» DIRECTIONS FOR THIS TASK:
In the entries below, find the line with "logic type,count (synthesis),count (layout)" and the line with "hold endpoints to repair | 0 | 0"; give again those lines and every line between them, exactly.

» DATA UNDER STUDY:
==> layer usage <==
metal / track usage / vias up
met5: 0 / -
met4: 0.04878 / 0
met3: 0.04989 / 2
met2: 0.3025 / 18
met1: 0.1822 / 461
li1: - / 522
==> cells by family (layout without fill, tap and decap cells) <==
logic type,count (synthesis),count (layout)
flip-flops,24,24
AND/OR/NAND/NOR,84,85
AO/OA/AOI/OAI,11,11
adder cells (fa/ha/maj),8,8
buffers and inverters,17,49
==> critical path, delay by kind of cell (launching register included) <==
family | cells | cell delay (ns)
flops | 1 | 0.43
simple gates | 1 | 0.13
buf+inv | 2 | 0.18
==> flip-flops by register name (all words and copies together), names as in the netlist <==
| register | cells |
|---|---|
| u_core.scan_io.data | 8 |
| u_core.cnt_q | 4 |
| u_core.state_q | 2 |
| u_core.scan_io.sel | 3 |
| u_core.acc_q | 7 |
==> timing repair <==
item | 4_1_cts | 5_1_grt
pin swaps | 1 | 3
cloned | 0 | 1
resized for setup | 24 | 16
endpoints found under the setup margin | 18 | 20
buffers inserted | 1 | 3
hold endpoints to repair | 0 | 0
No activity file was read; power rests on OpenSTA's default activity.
File: config.mk
export PLATFORM = sky130hd
export DESIGN_NAME = sii_niu_inbound_rcv
export DESIGN_NICKNAME = d
export VERILOG_FILES = /design/src/rtl/sii_niu_inbound_rcv.sv
export SDC_FILE = /design/constraint.sdc
export NUM_CORES = 1
export LEC_CHECK = 0
export ABC_AREA = 1
export BUFFER_PORTS_ARGS = -buffer_cell sky130_fd_sc_hd__buf_2
export CAP_MARGIN = 10
export CORE_AREA = 2 2 121 123
export DETAILED_ROUTE_END_ITERATION = 8
export DIE_AREA = 0 0 123 125
export GPL_ROUTABILITY_DRIVEN = 1
export GPL_TIMING_DRIVEN = 0
export PLACE_DENSITY = 0.75
export SLEW_MARGIN = 30
export SYNTH_ARGS = -nofsm -noshare
export SYNTH_HDL_FRONTEND = slang
export SYNTH_SLANG_ARGS = --single-unit
File: constraint.sdc
create_clock -name iol2clk -period 2.9 [get_ports iol2clk]
set_clock_uncertainty 0.05 [all_clocks]
set_input_delay 0 -clock iol2clk [delete_from_list [all_inputs] [get_ports iol2clk]]
set_output_delay 0 -clock iol2clk [all_outputs]
set_load 0.05 [all_outputs]
## src/rtl/nbit_serial_adder.sv

```systemverilog
`default_nettype none
`timescale 1ns/1ps
// ============================================================================
//  Module   : nbit_serial_adder
//  Purpose  : Multi-cycle WIDTH-bit adder/subtractor. Each clock adds DIGIT
//             bits through a DIGIT-long full-adder chain. The carry between
//             digits is held in a register. Operands arrive on a valid/ready
//             handshake and results leave on a second valid/ready handshake.
//  Ports    : clk        - rising-edge clock
//             rst_n      - asynchronous active-low reset
//             in_valid   - operands valid
//             in_ready   - block can accept operands (IDLE only)
//             a, b       - WIDTH-bit operands
//             c_in       - carry-in (add) / borrow-in (sub)
//             sub        - 0: a+b+c_in, 1: a-b-c_in
//             out_valid  - result valid (DONE)
//             out_ready  - consumer takes the result
//             s          - sum/difference modulo 2^WIDTH
//             c_out      - raw carry out of the top bit (sub: 1 = no borrow)
//             ovf        - two's-complement signed overflow
//  Revision : 1.0 - initial release
// ============================================================================
module nbit_serial_adder #(
  parameter int WIDTH = 8,
  parameter int DIGIT = 2
) (
  input  logic             clk,
  input  logic             rst_n,
  input  logic             in_valid,
  output logic             in_ready,
  input  logic [WIDTH-1:0] a,
  input  logic [WIDTH-1:0] b,
  input  logic             c_in,
  input  logic             sub,
  output logic             out_valid,
  input  logic             out_ready,
  output logic [WIDTH-1:0] s,
  output logic             c_out,
  output logic             ovf
);

  localparam int c_num_digits = WIDTH / DIGIT;
  localparam int c_cnt_w      = (c_num_digits > 1) ? $clog2(c_num_digits) : 1;
  localparam logic [c_cnt_w-1:0] c_last = c_cnt_w'(c_num_digits - 1);

  generate
    if ((WIDTH < 2) || (DIGIT < 1) || (DIGIT > WIDTH) || ((WIDTH % DIGIT) != 0)) begin : g_param_check
      $error("nbit_serial_adder: need WIDTH>=2, 1<=DIGIT<=WIDTH and WIDTH%%DIGIT==0");
    end
  endgenerate

  typedef enum logic [1:0] {
    S_IDLE = 2'd0,
    S_ADD  = 2'd1,
    S_DONE = 2'd2
  } state_t;

  state_t               r_state;
  state_t               w_state_next;
  logic [WIDTH-1:0]     r_a;
  logic [WIDTH-1:0]     r_b;      // b, already inverted for subtraction
  logic                 r_carry;
  logic [c_cnt_w-1:0]   r_cnt;
  logic [WIDTH-1:0]     r_s;
  logic                 r_c_out;
  logic                 r_ovf;

  int                   w_base;
  logic [DIGIT-1:0]     w_a_dig;
  logic [DIGIT-1:0]     w_b_dig;
  logic [DIGIT-1:0]     w_sum_dig;
  logic [DIGIT:0]       w_chain;  // ripple carries; top bit is the digit carry-out
  logic [WIDTH-1:0]     w_s_next;
  logic                 w_ovf_next;

  // --------------------------------------------------------------------------
  // Digit select
  // --------------------------------------------------------------------------
  always_comb begin
    w_base  = int'(r_cnt) * DIGIT;
    w_a_dig = r_a[w_base +: DIGIT];
    w_b_dig = r_b[w_base +: DIGIT];
  end

  // --------------------------------------------------------------------------
  // DIGIT-long full-adder chain; {w_chain[DIGIT], w_sum_dig} is the
  // DIGIT+1-bit digit sum.
  // --------------------------------------------------------------------------
  assign w_chain[0] = r_carry;

  generate
    for (genvar gi = 0; gi < DIGIT; gi++) begin : g_fa
      assign w_sum_dig[gi]  = w_a_dig[gi] ^ w_b_dig[gi] ^ w_chain[gi];
      assign w_chain[gi+1]  = (w_a_dig[gi] & w_b_dig[gi]) |
                              (w_chain[gi] & (w_a_dig[gi] ^ w_b_dig[gi]));
    end
  endgenerate

  // Sum vector with the current digit merged in. On the last digit this is
  // the final result, so overflow is judged on it rather than on r_s.
  always_comb begin
    w_s_next                  = r_s;
    w_s_next[w_base +: DIGIT] = w_sum_dig;
    w_ovf_next = (r_a[WIDTH-1] == r_b[WIDTH-1]) && (w_s_next[WIDTH-1] != r_a[WIDTH-1]);
  end

  // --------------------------------------------------------------------------
  // Control FSM
  // --------------------------------------------------------------------------
  always_ff @(posedge clk or negedge rst_n) begin
    if (!rst_n) begin
      r_state <= S_IDLE;
    end else begin
      r_state <= w_state_next;
    end
  end

  always_comb begin
    w_state_next = r_state;
    case (r_state)
      S_IDLE:  if (in_valid)        w_state_next = S_ADD;
      S_ADD:   if (r_cnt == c_last) w_state_next = S_DONE;
      S_DONE:  if (out_ready)       w_state_next = S_IDLE;
      default:                      w_state_next = S_IDLE;
    endcase
  end

  // --------------------------------------------------------------------------
  // Datapath registers
  // --------------------------------------------------------------------------
  always_ff @(posedge clk or negedge rst_n) begin
    if (!rst_n) begin
      r_a     <= '0;
      r_b     <= '0;
      r_carry <= 1'b0;
      r_cnt   <= '0;
      r_s     <= '0;
      r_c_out <= 1'b0;
      r_ovf   <= 1'b0;
    end else begin
      case (r_state)
        S_IDLE: begin
          if (in_valid) begin
            r_a     <= a;
            r_b     <= sub ? ~b : b;
            // Subtraction is a + ~b + 1 - borrow, so the initial carry is ~c_in.
            r_carry <= c_in ^ sub;
            r_cnt   <= '0;
          end
        end
        S_ADD: begin
          r_s     <= w_s_next;
          r_carry <= w_chain[DIGIT];
          // Wrap to zero instead of running past the last digit, so the
          // digit select never points outside the operand.
          r_cnt   <= (r_cnt == c_last) ? '0 : r_cnt + c_cnt_w'(1);
          if (r_cnt == c_last) begin
            r_c_out <= w_chain[DIGIT];
            r_ovf   <= w_ovf_next;
          end
        end
        default: begin
        end
      endcase
    end
  end

  // in_ready is gated by rst_n so it reads 0 for the whole reset assertion.
  assign in_ready  = (r_state == S_IDLE) && rst_n;
  assign out_valid = (r_state == S_DONE);
  assign s         = r_s;
  assign c_out     = r_c_out;
  assign ovf       = r_ovf;

endmodule
`default_nettype wire

```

» EXPECTED OUTPUT:
logic type,count (synthesis),count (layout)
flip-flops,24,24
AND/OR/NAND/NOR,84,85
AO/OA/AOI/OAI,11,11
adder cells (fa/ha/maj),8,8
buffers and inverters,17,49
==> critical path, delay by kind of cell (launching register included) <==
family | cells | cell delay (ns)
flops | 1 | 0.43
simple gates | 1 | 0.13
buf+inv | 2 | 0.18
==> flip-flops by register name (all words and copies together), names as in the netlist <==
| register | cells |
|---|---|
| u_core.scan_io.data | 8 |
| u_core.cnt_q | 4 |
| u_core.state_q | 2 |
| u_core.scan_io.sel | 3 |
| u_core.acc_q | 7 |
==> timing repair <==
item | 4_1_cts | 5_1_grt
pin swaps | 1 | 3
cloned | 0 | 1
resized for setup | 24 | 16
endpoints found under the setup margin | 18 | 20
buffers inserted | 1 | 3
hold endpoints to repair | 0 | 0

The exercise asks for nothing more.